▶ Recorded data:
<<<<

`src/rtl/key_sched_pkg.sv`:
```
// Shared types and constants for the key command scheduler: per-key FSM states,
// timer sizing helper, and cycle constants for 50 MHz silicon and fast simulation.
package key_sched_pkg;

    typedef enum logic [1:0] {
        IDLE   = 2'd0,
        HOLD   = 2'd1,
        REPEAT = 2'd2
    } key_fsm_e;

    localparam int LONG_PRESS_CYC_50M = 25_000_000;
    localparam int REPEAT_CYC_50M     = 5_000_000;
    localparam int LONG_PRESS_CYC_SIM = 10;
    localparam int REPEAT_CYC_SIM     = 4;

    // Timer must hold max(long, repeat) - 1; never narrower than one bit.
    function automatic int timer_width(input int long_cyc, input int rep_cyc);
        int m;
        m = (long_cyc > rep_cyc) ? long_cyc : rep_cyc;
        return (m > 1) ? $clog2(m) : 1;
    endfunction

endpackage

```
`src/rtl/key_hold_timer.sv`:
```
// Per-key press/hold FSM: pulses set_pend on the press event and on each auto-repeat
// tick (set_rep marks repeats). Pulses are combinational from the current cycle; no backpressure.
module key_hold_timer
    import key_sched_pkg::*;
#(
    parameter int LONG_PRESS_CYC = LONG_PRESS_CYC_50M,
    parameter int REPEAT_CYC     = REPEAT_CYC_50M
) (
    input  logic Clk,
    input  logic Rst,
    input  logic press_evt,
    input  logic release_evt,
    output logic set_pend,
    output logic set_rep
);

    localparam int TW = timer_width(LONG_PRESS_CYC, REPEAT_CYC);
    localparam logic [TW-1:0] LONG_LAST = TW'(LONG_PRESS_CYC - 1);
    localparam logic [TW-1:0] REP_LAST  = TW'(REPEAT_CYC - 1);

    key_fsm_e      state_q, state_d;
    logic [TW-1:0] timer_q, timer_d;

    always_ff @(posedge Clk or posedge Rst) begin
        if (Rst) begin
            state_q <= IDLE;
            timer_q <= '0;
        end else begin
            state_q <= state_d;
            timer_q <= timer_d;
        end
    end

    // Release takes priority over a timer expiry landing in the same cycle.
    always_comb begin
        state_d  = state_q;
        timer_d  = timer_q + TW'(1);
        set_pend = 1'b0;
        set_rep  = 1'b0;
        case (state_q)
            IDLE: begin
                timer_d = '0;
                if (press_evt) begin
                    set_pend = 1'b1;
                    state_d  = HOLD;
                end
            end
            HOLD: begin
                if (release_evt) begin
                    state_d = IDLE;
                    timer_d = '0;
                end else if (timer_q == LONG_LAST) begin
                    set_pend = 1'b1;
                    set_rep  = 1'b1;
                    timer_d  = '0;
                    state_d  = REPEAT;
                end
            end
            REPEAT: begin
                if (release_evt) begin
                    state_d = IDLE;
                    timer_d = '0;
                end else if (timer_q == REP_LAST) begin
                    set_pend = 1'b1;
                    set_rep  = 1'b1;
                    timer_d  = '0;
                end
            end
            default: begin
                state_d = IDLE;
                timer_d = '0;
            end
        endcase
    end

endmodule

```
`src/rtl/key_cmd_scheduler.sv`:
```
// Key events -> serialized valid/ready command stream, round-robin across keys; press-to-valid 2 cycles,
// one-deep pending per key holds work under backpressure. KEY_SCHED_DROP_CNT_EN adds the drop_cnt output.
module key_cmd_scheduler
    import key_sched_pkg::*;
#(
    parameter int  NUM_KEYS       = 2,
    parameter int  LONG_PRESS_CYC = LONG_PRESS_CYC_50M,
    parameter int  REPEAT_CYC     = REPEAT_CYC_50M,
    localparam int IDW            = $clog2(NUM_KEYS)
) (
    input  logic                Clk,
    input  logic                Rst,
    input  logic [NUM_KEYS-1:0] key_flag,
    input  logic [NUM_KEYS-1:0] key_state,
    output logic                cmd_valid,
    output logic [IDW-1:0]      cmd_id,
    output logic                cmd_repeat,
    input  logic                cmd_ready
`ifdef KEY_SCHED_DROP_CNT_EN
    ,
    output logic [7:0]          drop_cnt
`endif
);

    logic [NUM_KEYS-1:0] set_pend, set_rep;
    logic [NUM_KEYS-1:0] pend_q, pend_d, rep_q, rep_d;
    logic [NUM_KEYS-1:0] grant_clr, drop_vec;
    logic [IDW-1:0]      rr_q, rr_d, cmd_id_q, cmd_id_d, idx;
    logic                cmd_valid_q, cmd_valid_d, cmd_repeat_q, cmd_repeat_d;
    logic                can_issue, found;

    for (genvar i = 0; i < NUM_KEYS; i++) begin : g_key
        key_hold_timer #(
            .LONG_PRESS_CYC (LONG_PRESS_CYC),
            .REPEAT_CYC     (REPEAT_CYC)
        ) u_timer (
            .Clk         (Clk),
            .Rst         (Rst),
            .press_evt   (key_flag[i] & ~key_state[i]),
            .release_evt (key_flag[i] &  key_state[i]),
            .set_pend    (set_pend[i]),
            .set_rep     (set_rep[i])
        );
    end

    // Output slot reloads when empty or being accepted, so cmd_ready high gives one command per cycle.
    always_comb begin
        can_issue    = ~cmd_valid_q | cmd_ready;
        found        = 1'b0;
        idx          = '0;
        grant_clr    = '0;
        cmd_valid_d  = cmd_valid_q & ~cmd_ready;
        cmd_id_d     = cmd_id_q;
        cmd_repeat_d = cmd_repeat_q;
        rr_d         = rr_q;
        if (can_issue) begin
            for (int k = 0; k < NUM_KEYS; k++) begin
                idx = IDW'((int'(rr_q) + k) % NUM_KEYS);
                if (!found && pend_q[idx]) begin
                    found          = 1'b1;
                    grant_clr[idx] = 1'b1;
                    cmd_valid_d    = 1'b1;
                    cmd_id_d       = idx;
                    cmd_repeat_d   = rep_q[idx];
                    rr_d           = IDW'((int'(idx) + 1) % NUM_KEYS);
                end
            end
        end
    end

    // A new set beats a same-cycle grant; a set onto a still-held pend is dropped and keeps the old rep.
    always_comb begin
        drop_vec = set_pend & pend_q & ~grant_clr;
        pend_d   = (pend_q & ~grant_clr) | set_pend;
        rep_d    = rep_q;
        for (int i = 0; i < NUM_KEYS; i++) begin
            if (set_pend[i] && !drop_vec[i]) begin
                rep_d[i] = set_rep[i];
            end
        end
    end

    always_ff @(posedge Clk or posedge Rst) begin
        if (Rst) begin
            pend_q       <= '0;
            rep_q        <= '0;
            rr_q         <= '0;
            cmd_valid_q  <= 1'b0;
            cmd_id_q     <= '0;
            cmd_repeat_q <= 1'b0;
        end else begin
            pend_q       <= pend_d;
            rep_q        <= rep_d;
            rr_q         <= rr_d;
            cmd_valid_q  <= cmd_valid_d;
            cmd_id_q     <= cmd_id_d;
            cmd_repeat_q <= cmd_repeat_d;
        end
    end

    assign cmd_valid  = cmd_valid_q;
    assign cmd_id     = cmd_id_q;
    assign cmd_repeat = cmd_repeat_q;

`ifdef KEY_SCHED_DROP_CNT_EN
    logic [7:0] drop_cnt_q, drop_cnt_d;

    always_comb begin
        drop_cnt_d = drop_cnt_q;
        if ((|drop_vec) && (drop_cnt_q != 8'hFF)) begin
            drop_cnt_d = drop_cnt_q + 8'd1;
        end
    end

    always_ff @(posedge Clk or posedge Rst) begin
        if (Rst) begin
            drop_cnt_q <= '0;
        end else begin
            drop_cnt_q <= drop_cnt_d;
        end
    end

    assign drop_cnt = drop_cnt_q;
`endif

endmodule
```
`config.mk`:
```
export PLATFORM = sky130hd
export DESIGN_NAME = key_cmd_scheduler
export DESIGN_NICKNAME = d
export VERILOG_FILES = /design/src/rtl/key_sched_pkg.sv /design/src/rtl/key_hold_timer.sv /design/src/rtl/key_cmd_scheduler.sv
export SDC_FILE = /design/constraint.sdc
export NUM_CORES = 1
export LEC_CHECK = 0
export BUFFER_PORTS_ARGS = -buffer_cell sky130_fd_sc_hd__clkbuf_2
export CAP_MARGIN = 20
export CORE_UTILIZATION = 50
export CTS_BUF_LIST = sky130_fd_sc_hd__clkbuf_4
export CTS_CLUSTER_DIAMETER = 80
export DETAILED_ROUTE_END_ITERATION = 12
export PLACE_DENSITY = 0.65
export SYNTH_ARGS = -nofsm -noshare
export SYNTH_HDL_FRONTEND = slang
export SYNTH_SLANG_ARGS = --single-unit
```
`constraint.sdc`:
```
create_clock -name Clk -period 2.69 [get_ports Clk]
set_input_delay 0.6725 -clock Clk [delete_from_list [all_inputs] [get_ports Clk]]
set_output_delay 0.6725 -clock Clk [all_outputs]
set_load 0.02 [all_outputs]
```
==> impl_metrics.py <==
metrics = {
    "status": {
        "outcome": "finished, violations left",
        "violations": "design-rule violations",
    },
    "timing": {
        "min_period_over_period": 0.8624,
        "rsz0062_at_grt": "no",
        "final.min_clock_period_ns": 2.320,
        "worstMarginPinSlew_ns": 0.8915,
        "fmaxAchievable_mhz": 431.1,
        "relSlewSlack": 0.4055,
        "hold_violations": 0,
        "setup_viol": 0,
        "drv_slew": 0,
        "finalSetupTns_ns": 0,
        "holdWs_ns": 0.2725,
        "clock_skew_ns": 0.007896,
    },
    "worst_setup_path": {
        "crit_start": "g_key[1].u_timer.timer_q[0]$_DFF_PP0_",
        "required_ns": 2.93,
        "crit_path_max_fanout": 25,
        "arrival_ns": 2.56,
        "r2r-start": "g_key[1].u_timer.timer_q[0]$_DFF_PP0_",
        "startpoint_type": "flop",
        "path_cells": "ha_1 -> and3_1 -> nand4_1 -> o21ai_0 -> a221o_1 -> nor2_1",
        "slowest_stage": "a221o_1",
        "path_class": "flop to flop",
        "critPathMaxStageDelay_ns": 0.76,
        "cp-end-kind": "flop",
    },
    "detailed_routing": {
        "wl_um": 6241,
        "maxUsedRoutingLayer": "met4",
        "routed-wl-met2_um": 2766,
        "route.detailed.drc": 6,
        "dr.pass1.iters": 9,
        "vias": 2477,
        "ant_nets": 0,
        "wl_met1_um": 3222,
        "route.met3.wl_um": 172,
        "viasPerCell": 5.541,
        "wl_per_cell_um": 13.96,
        "drt-initial-drc-count": 146,
    },
    "yosys": {
        "ys_seq_elements": 62,
        "ys_types": 47,
        "syn_area_um2": 3357,
        "yosys-top-cells-area": "dfrtp_1 (46%), xor2_1 (8.6%), nor2_1 (7.7%), ha_1 (4.1%), nand4_1 (3.7%)",
        "synth_edf_count": 0,
        "ys_seq_area_frac": 0.4622,
        "synth-async-reset-ratio": 1.000,
        "synthCells": 350,
        "synth_common_cells": "nor2_1 (69), dfrtp_1 (62), xor2_1 (33)",
        "synth_area_leader_cell": "dfrtp_1",
        "yosys_warnings": 0,
        "synth.most_common_cell": "nor2_1",
        "synthFlopType": "dfrtp_1",
        "synth_top_area_share": 0.4622,
        "syn-num-nets": 368,
        "avgSynthCellArea_um2": 9.591,
    },
    "layout": {
        "antenna_cells": 0,
        "postLayoutCellArea_um2": 3597,
        "nets": 384,
        "synthToLayoutAreaGrowth_pct": 7.156,
        "post-route-util": 0.5601,
        "final_cells": 447,
        "drive_gt1_frac": 0.1000,
    },
    "global_route": {
        "overflow": 0,
        "grt_pass1_wl_um": 11030,
        "grt_pass1_vias": 2405,
        "grt_max_degree": 43,
        "antenna_found_initial": 0,
        "globalRouteTotalUtil": 0.1962,
    },
    "clock_tree": {
        "cts-buffers-inserted": 9,
        "clock_path_buffers": 2,
        "cts_tree": "done",
        "htreeDepth": 3,
        "cts-resized-gates": 0,
        "clk_latency_ns": 0.39,
        "cts_setup_buffers": 0,
        "cts_num_sinks": 62,
        "cts_hold_buf": 0,
        "cts-root-buf": "clkbuf_4",
        "cts.clk_slew.worst_paths_ns": 0.09,
    },
    "power_and_ir_drop": {
        "power.switching_w": 0.0007665,
        "power.share.switching": 0.3471,
        "ir_worst_vdd_mv": 0.2395,
        "cellLeakagePower_nw": 1.503,
        "p_comb_frac": 0.276,
        "pwr-share-seq": 0.490,
        "clkPwrFrac": 0.234,
        "p_int_w": 0.001442,
        "power.density_nw_per_um2": 613.9,
    },
    "floorplan": {
        "die_area_um2": 7046,
        "core_area_um2": 6422,
        "die_height_um": 83.94,
        "num_io_pins": 10,
        "dieWidth_um": 83.94,
        "initial_core_util": 0.5227,
        "fp-row-count": 29,
    },
    "placement": {
        "hpwl_um": 4322,
        "dpl_cell_area_um2": 3495,
        "routabilityCongestion": 0.7664,
        "dp.cells": 432,
        "port_buffers": 9,
    },
    "run": {
        "maxCapViolations": 0,
    },
    "worst_hold_path": {
        "hold_class": "input port to async pin",
    },
}
[worst paths after layout]
path / cells after the start / end / slack [ns]
worst min-delay path: 2 / cmd_repeat$_DFFE_PP0P_ / 0.27
worst max register to register: 6 / g_key[1].u_timer.timer_q[15]$_DFF_PP0_ / 0.37
worst min register to register: 2 / cmd_repeat$_DFFE_PP0P_ / 0.49
worst max-delay path: 6 / g_key[1].u_timer.timer_q[15]$_DFF_PP0_ / 0.37
min in group Clk: 2 / cmd_repeat$_DFFE_PP0P_ / 0.49
max in group asynchronous: 3 / g_key[1].u_timer.timer_q[24]$_DFF_PP0_ / 1.83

>>>>

▶ REQUIRED WORK: Set down exactly the lines beginning at the one that holds "worst min register" and ending with the last line of the data.

▶ REPLY TO THE TASK:
worst min register to register: 2 / cmd_repeat$_DFFE_PP0P_ / 0.49
worst max-delay path: 6 / g_key[1].u_timer.timer_q[15]$_DFF_PP0_ / 0.37
min in group Clk: 2 / cmd_repeat$_DFFE_PP0P_ / 0.49
max in group asynchronous: 3 / g_key[1].u_timer.timer_q[24]$_DFF_PP0_ / 1.83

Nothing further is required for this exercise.